▶ [HOW TO COMPLETE THIS TASK]: Everything in the listing below from the line containing "Number of standard-cell" through the line containing "Final tally of" must be repeated exactly; the remaining lines are not wanted.

——

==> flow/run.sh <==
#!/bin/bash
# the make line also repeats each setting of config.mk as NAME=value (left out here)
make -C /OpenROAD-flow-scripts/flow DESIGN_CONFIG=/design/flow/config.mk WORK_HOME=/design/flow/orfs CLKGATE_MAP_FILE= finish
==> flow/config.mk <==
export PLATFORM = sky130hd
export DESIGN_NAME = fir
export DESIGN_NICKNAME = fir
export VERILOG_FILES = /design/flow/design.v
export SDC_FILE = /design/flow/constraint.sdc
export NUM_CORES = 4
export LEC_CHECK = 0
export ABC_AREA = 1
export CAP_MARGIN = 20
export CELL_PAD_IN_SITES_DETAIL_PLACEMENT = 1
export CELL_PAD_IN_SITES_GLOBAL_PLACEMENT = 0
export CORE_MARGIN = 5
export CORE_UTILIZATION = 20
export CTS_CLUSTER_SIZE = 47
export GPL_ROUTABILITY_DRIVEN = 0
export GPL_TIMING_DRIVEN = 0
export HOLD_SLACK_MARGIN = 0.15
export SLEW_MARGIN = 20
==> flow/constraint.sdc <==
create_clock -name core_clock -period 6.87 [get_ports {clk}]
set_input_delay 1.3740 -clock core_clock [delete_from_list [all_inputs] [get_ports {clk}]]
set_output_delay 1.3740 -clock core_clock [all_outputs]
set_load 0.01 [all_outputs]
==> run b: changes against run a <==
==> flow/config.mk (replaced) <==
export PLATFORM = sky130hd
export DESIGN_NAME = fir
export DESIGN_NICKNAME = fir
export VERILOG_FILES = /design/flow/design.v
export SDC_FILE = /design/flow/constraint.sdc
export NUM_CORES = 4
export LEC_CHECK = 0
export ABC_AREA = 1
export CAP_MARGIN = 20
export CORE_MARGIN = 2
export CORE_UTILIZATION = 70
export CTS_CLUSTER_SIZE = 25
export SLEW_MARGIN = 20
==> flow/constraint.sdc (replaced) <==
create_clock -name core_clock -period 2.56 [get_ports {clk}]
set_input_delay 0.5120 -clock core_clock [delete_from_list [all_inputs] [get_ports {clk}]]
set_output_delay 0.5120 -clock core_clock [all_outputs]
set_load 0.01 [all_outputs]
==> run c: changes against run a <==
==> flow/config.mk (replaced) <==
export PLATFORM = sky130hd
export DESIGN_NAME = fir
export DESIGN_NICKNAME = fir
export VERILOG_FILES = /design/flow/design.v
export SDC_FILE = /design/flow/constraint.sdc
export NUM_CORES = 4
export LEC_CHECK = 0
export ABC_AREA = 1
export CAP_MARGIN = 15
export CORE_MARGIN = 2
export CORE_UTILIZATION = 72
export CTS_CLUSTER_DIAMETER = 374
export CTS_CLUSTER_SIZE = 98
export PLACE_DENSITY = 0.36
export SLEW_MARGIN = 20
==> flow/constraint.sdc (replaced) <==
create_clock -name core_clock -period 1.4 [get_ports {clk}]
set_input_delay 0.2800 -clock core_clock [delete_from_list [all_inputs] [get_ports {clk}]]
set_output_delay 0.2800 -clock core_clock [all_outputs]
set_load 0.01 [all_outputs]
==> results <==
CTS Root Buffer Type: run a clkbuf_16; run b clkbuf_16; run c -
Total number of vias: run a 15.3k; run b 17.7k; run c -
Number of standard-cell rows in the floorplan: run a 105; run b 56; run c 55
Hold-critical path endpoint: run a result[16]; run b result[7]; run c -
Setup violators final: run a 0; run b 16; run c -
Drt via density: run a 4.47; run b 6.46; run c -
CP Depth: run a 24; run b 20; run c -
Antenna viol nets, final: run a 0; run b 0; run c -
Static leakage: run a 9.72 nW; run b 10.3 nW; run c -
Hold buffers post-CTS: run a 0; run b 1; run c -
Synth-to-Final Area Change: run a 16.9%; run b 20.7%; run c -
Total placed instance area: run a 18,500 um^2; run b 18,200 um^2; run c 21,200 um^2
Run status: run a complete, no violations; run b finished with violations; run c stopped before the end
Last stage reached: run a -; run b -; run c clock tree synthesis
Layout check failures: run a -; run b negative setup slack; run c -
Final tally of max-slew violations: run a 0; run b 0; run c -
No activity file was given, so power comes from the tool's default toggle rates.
Setup of run 1:
## non_restoring_divider
module non_restoring_divider #(
    parameter DATA_WIDTH = 32
) (
    input  logic                    clk_i,
    input  logic                    clk_en_i,
    input  logic                    rst_n_i,
    input  logic [DATA_WIDTH - 1:0] dividend_i,
    input  logic [DATA_WIDTH - 1:0] divisor_i,
    input  logic                    data_valid_i,
    output logic [DATA_WIDTH - 1:0] quotient_o,
    output logic [DATA_WIDTH - 1:0] remainder_o,
    output logic                    divide_by_zero_o,
    output logic                    data_valid_o,
    output logic                    idle_o
);
Size in the first run: roughly 930 cells after synthesis, ~110 flip-flops, roughly 8700 sq um of cells after synthesis.
clock: 6.0 ns
lec_check: 0
cap_margin: 20
cell_pad_in_sites_global_placement: 2
core_aspect_ratio: 0.5
core_margin: 2
core_utilization: 40
cts_cluster_diameter: 275
cts_cluster_size: 97
gpl_routability_driven: 0
setup_slack_margin: -0.11
slew_margin: 20
tns_end_percent: 15
run.sh (not shown) runs the stock make flow with config.mk's settings and CLKGATE_MAP_FILE=.
Both conditions hold for run 1: the flow ran to the end and the final layout passed the timing, design-rule and antenna checks.
The following lists how run 2 was set up differently from run 1:
Settings: GPL_ROUTABILITY_DRIVEN no longer set, was 0; TNS_END_PERCENT no longer set, was 15; CTS_CLUSTER_SIZE no longer set, was 97; CTS_CLUSTER_DIAMETER no longer set, was 275; CORE_ASPECT_RATIO no longer set, was 0.5; CORE_UTILIZATION now 58, was 40; SETUP_SLACK_MARGIN no longer set, was -0.11; CELL_PAD_IN_SITES_GLOBAL_PLACEMENT no longer set, was 2; the clock period (ns, I/O delays scaled along) now 3.69, was 6.0.
Results
Looking at the reports, run 1 completed the entire flow and the layout it produced met the timing, design-rule and antenna checks. The layout from run 2, despite a flow that completed every stage, fails the layout checks, with the failing checks listed as setup timing. Launching element of the worst setup path: partial_CRT[32] -> run 1, divisor_CRT[1] -> run 2. Run 2 ended up with flop to flop as its class of the most critical setup path; run 1 ended up with flop to output pin. The power of the sequential group in run 1 is 0.62 times that in run 2. Run 2 against run 1: first-pass GRT wire length went up by 24%, part of the total power dissipated in the clock network went down by 6.8 points.
What run 3 does differently from run 2 at the input level:
Settings: CTS_CLUSTER_SIZE newly set to 100; CTS_CLUSTER_DIAMETER newly set to 234; CORE_UTILIZATION changed from 58 to 62; the clock period (ns, I/O delays scaled along) changed from 3.69 to 3.87.
Results
- Completing all stages was not enough for run 3: its layout failed the final checks because of setup timing.
- Summary — switching component of the power, run 3 relative to run 2: lower, by about 15%.
- Run 3 vs run 2 — cell count of the worst hold path rose 1.
- Number of DRC markers after the initial detailed-route iteration in run 3 vs run 2: down 477
- HPWL after detailed placement in run 3 is 9.4% below run 2.
Modified inputs, run 4 compared to run 3
Settings: a change of CORE_UTILIZATION from 62 to 72; an added ABC_AREA of 1; an added PLACE_DENSITY of 0.89.
- In run 4, post-layout instance area is lower than in run 3.
- The final report for run 4 shows a completed flow and a layout that fails verification, specifically setup timing.
- Gate count after technology mapping went up by more than half going from run 3 to run 4.
- Portion of the clock cycle consumed by the worst path in the final layout for run 4 is lower than for run 3.
- Looking at fmax, run 4 sits about 9% higher than run 3 does.
- Diff run 3 -> run 4: total combinational power has decreased; power dissipated in the clock network increased by about 0.7% relative to the old numbers; routability-driven placement congestion ratio went up by about 13%.

========
juniper:
Starting RTL as in the previous note.
// non_restoring_divider
module non_restoring_divider #(
    parameter DATA_WIDTH = 32
) (
    input  logic                    clk_i,
    input  logic                    clk_en_i,
    input  logic                    rst_n_i,
    input  logic [DATA_WIDTH - 1:0] dividend_i,
    input  logic [DATA_WIDTH - 1:0] divisor_i,
    input  logic                    data_valid_i,
    output logic [DATA_WIDTH - 1:0] quotient_o,
    output logic [DATA_WIDTH - 1:0] remainder_o,
    output logic                    divide_by_zero_o,
    output logic                    data_valid_o,
    output logic                    idle_o
);
    localparam COUNTER_WIDTH = $clog2(DATA_WIDTH);
    typedef enum logic [1:0] {IDLE, DIVIDE, RESTORE} fsm_state_t;
    typedef struct packed {
        logic                    rem_sign;
        logic [DATA_WIDTH - 1:0] remainder;
        logic [DATA_WIDTH - 1:0] quotient;
    } result_t;
    fsm_state_t state_CRT, state_NXT;
        always_ff @(posedge clk_i) begin : state_register
            if (!rst_n_i) begin
                state_CRT <= IDLE;
            end else if (clk_en_i) begin
                state_CRT <= state_NXT;
            end
        end : state_register
    result_t partial_CRT, partial_NXT;
    logic [DATA_WIDTH - 1:0] divisor_CRT, divisor_NXT;
        always_ff @(posedge clk_i) begin : datapath_register
            if (clk_en_i) begin
                partial_CRT <= partial_NXT;
                divisor_CRT <= divisor_NXT;
            end
        end : datapath_register
    logic [COUNTER_WIDTH - 1:0] iter_count_CRT, iter_count_NXT;
        always_ff @(posedge clk_i) begin : counter 
            if (clk_en_i) begin
                iter_count_CRT <= iter_count_NXT;
            end
        end : counter 
    logic divide_by_zero_CRT, divide_by_zero_NXT;
  ...
Settings: LEC_CHECK=0, ABC_AREA=1, CAP_MARGIN=25, CELL_PAD_IN_SITES_DETAIL_PLACEMENT=0, CELL_PAD_IN_SITES_GLOBAL_PLACEMENT=0, CORE_MARGIN=2, CORE_UTILIZATION=72, GPL_TIMING_DRIVEN=1, SLEW_MARGIN=25, TNS_END_PERCENT=10; clock period 4.42 ns.
Looking at the reports, juniper completed the entire flow and the layout it produced met the timing, design-rule and antenna checks.
For quartz, these inputs were changed with respect to juniper:
- CORE_UTILIZATION now 66, was 72
- ABC_AREA no longer set, was 1
- SLEW_MARGIN now 20, was 25
- CTS_CLUSTER_SIZE now 70, previously not set
- the clock period (ns, I/O delays scaled along) now 4.16, was 4.42
Results
Summary of juniper and quartz: one run falls short of a clean finish, namely quartz. STATUS run=quartz STAGES=ALL_DONE FINAL_CHECKS=FAILED CAUSE=setup timing. Required time of the critical path for quartz: 210 ps down relative to juniper. quartz against juniper: worst slack at placement decreased by 1070 ps relative to the old numbers, met2 routing resource usage after global routing moved down. The higher post-route worst setup slack of juniper and quartz is in juniper. From juniper to quartz the numbers moved as follows: clock-buffer cell count saw an increase; die size saw a decrease.
The following lists how xenon was set up differently from quartz:
- CORE_UTILIZATION now 58, was 66
- GPL_TIMING_DRIVEN no longer set, was 1
- CTS_CLUSTER_SIZE no longer set, was 70
- CELL_PAD_IN_SITES_GLOBAL_PLACEMENT no longer set, was 0
- TNS_END_PERCENT no longer set, was 10
- CAP_MARGIN now 20, was 25
- CELL_PAD_IN_SITES_DETAIL_PLACEMENT no longer set, was 0
- the clock period (ns, I/O delays scaled along) now 5.24, was 4.16
--- outcome ---
- xenon | status: complete | timing, DRC, antenna: pass
- Going from quartz to xenon, detail-routed net length per standard cell shrank by more than 10%.
- Share of synthesized cell area in and-or and or-and compound cells: xenon vs quartz identical
- Going from quartz to xenon, signed area change from the synthesized netlist to the final layout shrank by 10 points; number of tapcells grew by 12.
## Diff of input files: maple against xenon
- PLACE_DENSITY_LB_ADDON now 0.27, previously not set
- CTS_CLUSTER_SIZE now 35, previously not set
- CORE_UTILIZATION now 72, was 58
- the clock period (ns, I/O delays scaled along) now 4.26, was 5.24
## What came out
maple: aborted in global routing (5_1_grt) (tool error)
Number of placement rows, maple vs xenon: down by a little under 10%
Compared with xenon, maple shows a higher post-CTS setup buffer count.
Synthesized instance count: maple vs xenon identical
Compare maple and xenon | standard cell core area lower: maple
Max placer's final routability congestion estimate across maple and xenon: xenon
The higher floorplan utilization came out of maple.
From xenon to maple the numbers moved as follows: overall die width down 13 microns; distinct cell type count after synthesis flat; die area down about 19%; cell area after placement up about 1.5%.
Relative to maple, the following input files were edited for garnet:
- changing CORE_UTILIZATION from 72 to 58
- removing CTS_CLUSTER_SIZE (formerly 35)
- removing PLACE_DENSITY_LB_ADDON (formerly 0.27)
- changing the clock period (ns, I/O delays scaled along) from 4.26 to 4.19
Findings:
- | garnet | all stages done | FAIL | setup timing |
- Compared with maple, garnet shows number of core rows higher by 4.
- Compared with maple, garnet shows a lower half-perimeter wire length after placement.
- Row die span in y: garnet higher / maple lower
- Cmp garnet vs maple: final estimated routing congestion in global placement lower in garnet
Power is estimated from default activity; no workload was simulated.
==> flow/design.v (excerpt) <==
module alu(
    input clk,
    input rst,
    input [31:0] op_a,         
    input [31:0] op_b,         
    input [2:0] op_code,       
    input mode_fp,             
    input round_mode,          
    input start,               
    output reg [31:0] result,  
    output reg valid_out,      
    output reg [4:0] flags     
);
Size in the first run: roughly 5500 cells after synthesis.
==> flow/config.mk <==
export PLATFORM = sky130hd
export DESIGN_NAME = alu
export DESIGN_NICKNAME = alu
export VERILOG_FILES = /design/flow/design.v
export SDC_FILE = /design/flow/constraint.sdc
export NUM_CORES = 4
export LEC_CHECK = 0
export ABC_AREA = 0
export CAP_MARGIN = 20
export CORE_ASPECT_RATIO = 1.13
export CORE_MARGIN = 3
export CORE_UTILIZATION = 70
export CTS_CLUSTER_DIAMETER = 356
export CTS_CLUSTER_SIZE = 45
export GPL_ROUTABILITY_DRIVEN = 1
export GPL_TIMING_DRIVEN = 1
export MAX_ROUTING_LAYER = met4
export PLACE_DENSITY_LB_ADDON = 0.02
export SETUP_SLACK_MARGIN = 3.22
export SLEW_MARGIN = 20
==> flow/constraint.sdc <==
create_clock -name core_clock -period 12.2 [get_ports {clk}]
set_input_delay 2.4400 -clock core_clock [delete_from_list [all_inputs] [get_ports {clk}]]
set_output_delay 2.4400 -clock core_clock [all_outputs]
set_load 0.01 [all_outputs]
run.sh (not shown) runs the stock make flow with config.mk's settings and CLKGATE_MAP_FILE=.
The baseline failed in global routing (5_1_grt) on GRT-0232.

——

▶ [EXERCISE ANSWER]:
Number of standard-cell rows in the floorplan: run a 105; run b 56; run c 55
Hold-critical path endpoint: run a result[16]; run b result[7]; run c -
Setup violators final: run a 0; run b 16; run c -
Drt via density: run a 4.47; run b 6.46; run c -
CP Depth: run a 24; run b 20; run c -
Antenna viol nets, final: run a 0; run b 0; run c -
Static leakage: run a 9.72 nW; run b 10.3 nW; run c -
Hold buffers post-CTS: run a 0; run b 1; run c -
Synth-to-Final Area Change: run a 16.9%; run b 20.7%; run c -
Total placed instance area: run a 18,500 um^2; run b 18,200 um^2; run c 21,200 um^2
Run status: run a complete, no violations; run b finished with violations; run c stopped before the end
Last stage reached: run a -; run b -; run c clock tree synthesis
Layout check failures: run a -; run b negative setup slack; run c -
Final tally of max-slew violations: run a 0; run b 0; run c -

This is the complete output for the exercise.